[Collected data]
──────
`config.mk`:
```
export PLATFORM = sky130hd
export DESIGN_NAME = fifo_flex
export DESIGN_NICKNAME = d
export VERILOG_FILES = /design/src/rtl/fifo_flex_pkg.sv /design/src/rtl/fifo_flex_ram.sv /design/src/rtl/fifo_flex.sv
export SDC_FILE = /design/constraint.sdc
export NUM_CORES = 1
export LEC_CHECK = 0
export BUFFER_PORTS_ARGS = -buffer_cell sky130_fd_sc_hd__clkbuf_2
export CAP_MARGIN = 0
export CELL_PAD_IN_SITES_DETAIL_PLACEMENT = 1
export CELL_PAD_IN_SITES_GLOBAL_PLACEMENT = 2
export CORE_MARGIN = 8
export CORE_UTILIZATION = 48
export CTS_BUF_LIST = sky130_fd_sc_hd__clkbuf_2
export CTS_CLUSTER_SIZE = 16
export DETAILED_ROUTE_END_ITERATION = 16
export PLACE_DENSITY = 0.92
export SKIP_LAST_GASP = 1
export SLEW_MARGIN = 10
export SYNTH_ARGS = -nofsm -noshare
export SYNTH_HDL_FRONTEND = slang
export SYNTH_HIERARCHICAL = 1
export SYNTH_SLANG_ARGS = --single-unit
```
`constraint.sdc`:
```
create_clock -name clock -period 6.54 [get_ports clock]
set_input_delay 0.981 -clock clock [delete_from_list [all_inputs] [get_ports clock]]
set_output_delay 0.981 -clock clock [all_outputs]
set_load 0.05 [all_outputs]
```
`src/rtl/fifo_flex_pkg.sv`:
```
// Shared constants and helpers for the flexible-depth stream FIFO.
package fifo_flex_pkg;

    localparam int OUTPUT_MODE_FALL_THROUGH = 0;
    localparam int OUTPUT_MODE_REGISTERED   = 1;

    // Bits needed to index `value` distinct items (clog2(1) = 0).
    function automatic int clog2(input int value);
        int r;
        int v;
        r = 0;
        v = value - 1;
        while (v > 0) begin
            r = r + 1;
            v = v >> 1;
        end
        return r;
    endfunction

endpackage

```
`src/rtl/fifo_flex_ram.sv`:
```
// Simple dual-port word store: synchronous write, read either asynchronous or registered.
module fifo_flex_ram #(
    parameter int DATA_WIDTH      = 8,
    parameter int DEPTH           = 16,
    parameter int ADDR_WIDTH      = 4,
    parameter bit REGISTERED_READ = 1'b0
) (
    input  logic                  clock,
    input  logic                  wr_en,
    input  logic [ADDR_WIDTH-1:0] wr_addr,
    input  logic [DATA_WIDTH-1:0] wr_data,
    input  logic                  rd_en,
    input  logic [ADDR_WIDTH-1:0] rd_addr,
    output logic [DATA_WIDTH-1:0] rd_data
);

    logic [DATA_WIDTH-1:0] mem [DEPTH];

    always_ff @(posedge clock) begin
        if (wr_en) begin
            mem[wr_addr] <= wr_data;
        end
    end

    generate
        if (REGISTERED_READ) begin : g_sync_read
            // The read register doubles as the FIFO output stage; it is never reset.
            always_ff @(posedge clock) begin
                if (rd_en) begin
                    rd_data <= mem[rd_addr];
                end
            end
        end else begin : g_async_read
            logic unused_rd_en;
            assign unused_rd_en = rd_en;
            assign rd_data      = mem[rd_addr];
        end
    endgenerate

endmodule

```
`src/rtl/fifo_flex.sv`:
```
// Stream FIFO with arbitrary depth, fill level, almost flags, synchronous flush
// and an optional registered output stage.
module fifo_flex
    import fifo_flex_pkg::*;
#(
    parameter int DATA_WIDTH         = 8,
    parameter int DEPTH              = 16,
    parameter int ALMOST_FULL_LEVEL  = 12,
    parameter int ALMOST_EMPTY_LEVEL = 2,
    parameter int OUTPUT_REG         = 0,
    localparam int LW                = clog2(DEPTH + 1)
) (
    input  logic                  clock,
    input  logic                  reset_n,
    input  logic                  flush,
    input  logic [DATA_WIDTH-1:0] in_data,
    input  logic                  in_valid,
    output logic                  in_ready,
    output logic [DATA_WIDTH-1:0] out_data,
    output logic                  out_valid,
    input  logic                  out_ready,
    output logic [LW-1:0]         level,
    output logic                  almost_full,
    output logic                  almost_empty
);

    localparam int              PW           = clog2(DEPTH);
    localparam logic [PW-1:0]   LAST_ADDR    = PW'(DEPTH - 1);
    localparam logic [LW-1:0]   FULL_LEVEL   = LW'(DEPTH);
    localparam logic [LW-1:0]   AF_LEVEL     = LW'(ALMOST_FULL_LEVEL);
    localparam logic [LW-1:0]   AE_LEVEL     = LW'(ALMOST_EMPTY_LEVEL);

    logic [PW-1:0]         wr_ptr;
    logic [PW-1:0]         rd_ptr;
    logic [LW-1:0]         level_q;
    logic                  push;
    logic                  pop;
    logic                  mem_rd_en;
    logic                  head_valid;
    logic [DATA_WIDTH-1:0] ram_rd_data;

    // Handshake: a word moves on a rising edge where valid && ready are both high.
    // in_ready depends only on flush and level (never on out_ready), so a full FIFO
    // refuses a push even while it is being popped; flush forces both sides idle.
    assign in_ready     = !flush && (level_q < FULL_LEVEL);
    assign out_valid    = !flush && head_valid;
    assign push         = in_valid && in_ready;
    assign pop          = out_valid && out_ready;
    assign out_data     = out_valid ? ram_rd_data : '0;
    assign level        = level_q;
    assign almost_full  = (level_q >= AF_LEVEL);
    assign almost_empty = (level_q <= AE_LEVEL);

    // Explicit wrap so non-power-of-two depths work.
    function automatic logic [PW-1:0] next_ptr(input logic [PW-1:0] p);
        return (p == LAST_ADDR) ? '0 : p + 1'b1;
    endfunction

    always_ff @(posedge clock or negedge reset_n) begin
        if (!reset_n) begin
            wr_ptr  <= '0;
            rd_ptr  <= '0;
            level_q <= '0;
        end else if (flush) begin
            wr_ptr  <= '0;
            rd_ptr  <= '0;
            level_q <= '0;
        end else begin
            if (push) begin
                wr_ptr <= next_ptr(wr_ptr);
            end
            if (mem_rd_en) begin
                rd_ptr <= next_ptr(rd_ptr);
            end
            if (push && !pop) begin
                level_q <= level_q + 1'b1;
            end else if (pop && !push) begin
                level_q <= level_q - 1'b1;
            end
        end
    end

    generate
        if (OUTPUT_REG == OUTPUT_MODE_REGISTERED) begin : g_registered
            logic          out_reg_valid;
            logic [LW-1:0] mem_level;

            // level counts the output register too; memory holds the remainder.
            assign mem_level  = level_q - LW'(out_reg_valid);
            assign mem_rd_en  = !flush && (!out_reg_valid || pop) && (mem_level != '0);
            assign head_valid = out_reg_valid;

            always_ff @(posedge clock or negedge reset_n) begin
                if (!reset_n) begin
                    out_reg_valid <= 1'b0;
                end else if (flush) begin
                    out_reg_valid <= 1'b0;
                end else if (mem_rd_en) begin
                    out_reg_valid <= 1'b1;
                end else if (pop) begin
                    out_reg_valid <= 1'b0;
                end
            end
        end else begin : g_fall_through
            assign mem_rd_en  = pop;
            assign head_valid = (level_q != '0);
        end
    endgenerate

    fifo_flex_ram #(
        .DATA_WIDTH     (DATA_WIDTH),
        .DEPTH          (DEPTH),
        .ADDR_WIDTH     (PW),
        .REGISTERED_READ(OUTPUT_REG == OUTPUT_MODE_REGISTERED)
    ) u_ram (
        .clock  (clock),
        .wr_en  (push),
        .wr_addr(wr_ptr),
        .wr_data(in_data),
        .rd_en  (mem_rd_en),
        .rd_addr(rd_ptr),
        .rd_data(ram_rd_data)
    );

endmodule
```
──────
→ **TASK STATEMENT**:
Output all of the data in full, exactly as given.

→ **WRITTEN RESPONSE**:
`config.mk`:
```
export PLATFORM = sky130hd
export DESIGN_NAME = fifo_flex
export DESIGN_NICKNAME = d
export VERILOG_FILES = /design/src/rtl/fifo_flex_pkg.sv /design/src/rtl/fifo_flex_ram.sv /design/src/rtl/fifo_flex.sv
export SDC_FILE = /design/constraint.sdc
export NUM_CORES = 1
export LEC_CHECK = 0
export BUFFER_PORTS_ARGS = -buffer_cell sky130_fd_sc_hd__clkbuf_2
export CAP_MARGIN = 0
export CELL_PAD_IN_SITES_DETAIL_PLACEMENT = 1
export CELL_PAD_IN_SITES_GLOBAL_PLACEMENT = 2
export CORE_MARGIN = 8
export CORE_UTILIZATION = 48
export CTS_BUF_LIST = sky130_fd_sc_hd__clkbuf_2
export CTS_CLUSTER_SIZE = 16
export DETAILED_ROUTE_END_ITERATION = 16
export PLACE_DENSITY = 0.92
export SKIP_LAST_GASP = 1
export SLEW_MARGIN = 10
export SYNTH_ARGS = -nofsm -noshare
export SYNTH_HDL_FRONTEND = slang
export SYNTH_HIERARCHICAL = 1
export SYNTH_SLANG_ARGS = --single-unit
```
`constraint.sdc`:
```
create_clock -name clock -period 6.54 [get_ports clock]
set_input_delay 0.981 -clock clock [delete_from_list [all_inputs] [get_ports clock]]
set_output_delay 0.981 -clock clock [all_outputs]
set_load 0.05 [all_outputs]
```
`src/rtl/fifo_flex_pkg.sv`:
```
// Shared constants and helpers for the flexible-depth stream FIFO.
package fifo_flex_pkg;

    localparam int OUTPUT_MODE_FALL_THROUGH = 0;
    localparam int OUTPUT_MODE_REGISTERED   = 1;

    // Bits needed to index `value` distinct items (clog2(1) = 0).
    function automatic int clog2(input int value);
        int r;
        int v;
        r = 0;
        v = value - 1;
        while (v > 0) begin
            r = r + 1;
            v = v >> 1;
        end
        return r;
    endfunction

endpackage

```
`src/rtl/fifo_flex_ram.sv`:
```
// Simple dual-port word store: synchronous write, read either asynchronous or registered.
module fifo_flex_ram #(
    parameter int DATA_WIDTH      = 8,
    parameter int DEPTH           = 16,
    parameter int ADDR_WIDTH      = 4,
    parameter bit REGISTERED_READ = 1'b0
) (
    input  logic                  clock,
    input  logic                  wr_en,
    input  logic [ADDR_WIDTH-1:0] wr_addr,
    input  logic [DATA_WIDTH-1:0] wr_data,
    input  logic                  rd_en,
    input  logic [ADDR_WIDTH-1:0] rd_addr,
    output logic [DATA_WIDTH-1:0] rd_data
);

    logic [DATA_WIDTH-1:0] mem [DEPTH];

    always_ff @(posedge clock) begin
        if (wr_en) begin
            mem[wr_addr] <= wr_data;
        end
    end

    generate
        if (REGISTERED_READ) begin : g_sync_read
            // The read register doubles as the FIFO output stage; it is never reset.
            always_ff @(posedge clock) begin
                if (rd_en) begin
                    rd_data <= mem[rd_addr];
                end
            end
        end else begin : g_async_read
            logic unused_rd_en;
            assign unused_rd_en = rd_en;
            assign rd_data      = mem[rd_addr];
        end
    endgenerate

endmodule

```
`src/rtl/fifo_flex.sv`:
```
// Stream FIFO with arbitrary depth, fill level, almost flags, synchronous flush
// and an optional registered output stage.
module fifo_flex
    import fifo_flex_pkg::*;
#(
    parameter int DATA_WIDTH         = 8,
    parameter int DEPTH              = 16,
    parameter int ALMOST_FULL_LEVEL  = 12,
    parameter int ALMOST_EMPTY_LEVEL = 2,
    parameter int OUTPUT_REG         = 0,
    localparam int LW                = clog2(DEPTH + 1)
) (
    input  logic                  clock,
    input  logic                  reset_n,
    input  logic                  flush,
    input  logic [DATA_WIDTH-1:0] in_data,
    input  logic                  in_valid,
    output logic                  in_ready,
    output logic [DATA_WIDTH-1:0] out_data,
    output logic                  out_valid,
    input  logic                  out_ready,
    output logic [LW-1:0]         level,
    output logic                  almost_full,
    output logic                  almost_empty
);

    localparam int              PW           = clog2(DEPTH);
    localparam logic [PW-1:0]   LAST_ADDR    = PW'(DEPTH - 1);
    localparam logic [LW-1:0]   FULL_LEVEL   = LW'(DEPTH);
    localparam logic [LW-1:0]   AF_LEVEL     = LW'(ALMOST_FULL_LEVEL);
    localparam logic [LW-1:0]   AE_LEVEL     = LW'(ALMOST_EMPTY_LEVEL);

    logic [PW-1:0]         wr_ptr;
    logic [PW-1:0]         rd_ptr;
    logic [LW-1:0]         level_q;
    logic                  push;
    logic                  pop;
    logic                  mem_rd_en;
    logic                  head_valid;
    logic [DATA_WIDTH-1:0] ram_rd_data;

    // Handshake: a word moves on a rising edge where valid && ready are both high.
    // in_ready depends only on flush and level (never on out_ready), so a full FIFO
    // refuses a push even while it is being popped; flush forces both sides idle.
    assign in_ready     = !flush && (level_q < FULL_LEVEL);
    assign out_valid    = !flush && head_valid;
    assign push         = in_valid && in_ready;
    assign pop          = out_valid && out_ready;
    assign out_data     = out_valid ? ram_rd_data : '0;
    assign level        = level_q;
    assign almost_full  = (level_q >= AF_LEVEL);
    assign almost_empty = (level_q <= AE_LEVEL);

    // Explicit wrap so non-power-of-two depths work.
    function automatic logic [PW-1:0] next_ptr(input logic [PW-1:0] p);
        return (p == LAST_ADDR) ? '0 : p + 1'b1;
    endfunction

    always_ff @(posedge clock or negedge reset_n) begin
        if (!reset_n) begin
            wr_ptr  <= '0;
            rd_ptr  <= '0;
            level_q <= '0;
        end else if (flush) begin
            wr_ptr  <= '0;
            rd_ptr  <= '0;
            level_q <= '0;
        end else begin
            if (push) begin
                wr_ptr <= next_ptr(wr_ptr);
            end
            if (mem_rd_en) begin
                rd_ptr <= next_ptr(rd_ptr);
            end
            if (push && !pop) begin
                level_q <= level_q + 1'b1;
            end else if (pop && !push) begin
                level_q <= level_q - 1'b1;
            end
        end
    end

    generate
        if (OUTPUT_REG == OUTPUT_MODE_REGISTERED) begin : g_registered
            logic          out_reg_valid;
            logic [LW-1:0] mem_level;

            // level counts the output register too; memory holds the remainder.
            assign mem_level  = level_q - LW'(out_reg_valid);
            assign mem_rd_en  = !flush && (!out_reg_valid || pop) && (mem_level != '0);
            assign head_valid = out_reg_valid;

            always_ff @(posedge clock or negedge reset_n) begin
                if (!reset_n) begin
                    out_reg_valid <= 1'b0;
                end else if (flush) begin
                    out_reg_valid <= 1'b0;
                end else if (mem_rd_en) begin
                    out_reg_valid <= 1'b1;
                end else if (pop) begin
                    out_reg_valid <= 1'b0;
                end
            end
        end else begin : g_fall_through
            assign mem_rd_en  = pop;
            assign head_valid = (level_q != '0);
        end
    endgenerate

    fifo_flex_ram #(
        .DATA_WIDTH     (DATA_WIDTH),
        .DEPTH          (DEPTH),
        .ADDR_WIDTH     (PW),
        .REGISTERED_READ(OUTPUT_REG == OUTPUT_MODE_REGISTERED)
    ) u_ram (
        .clock  (clock),
        .wr_en  (push),
        .wr_addr(wr_ptr),
        .wr_data(in_data),
        .rd_en  (mem_rd_en),
        .rd_addr(rd_ptr),
        .rd_data(ram_rd_data)
    );

endmodule
```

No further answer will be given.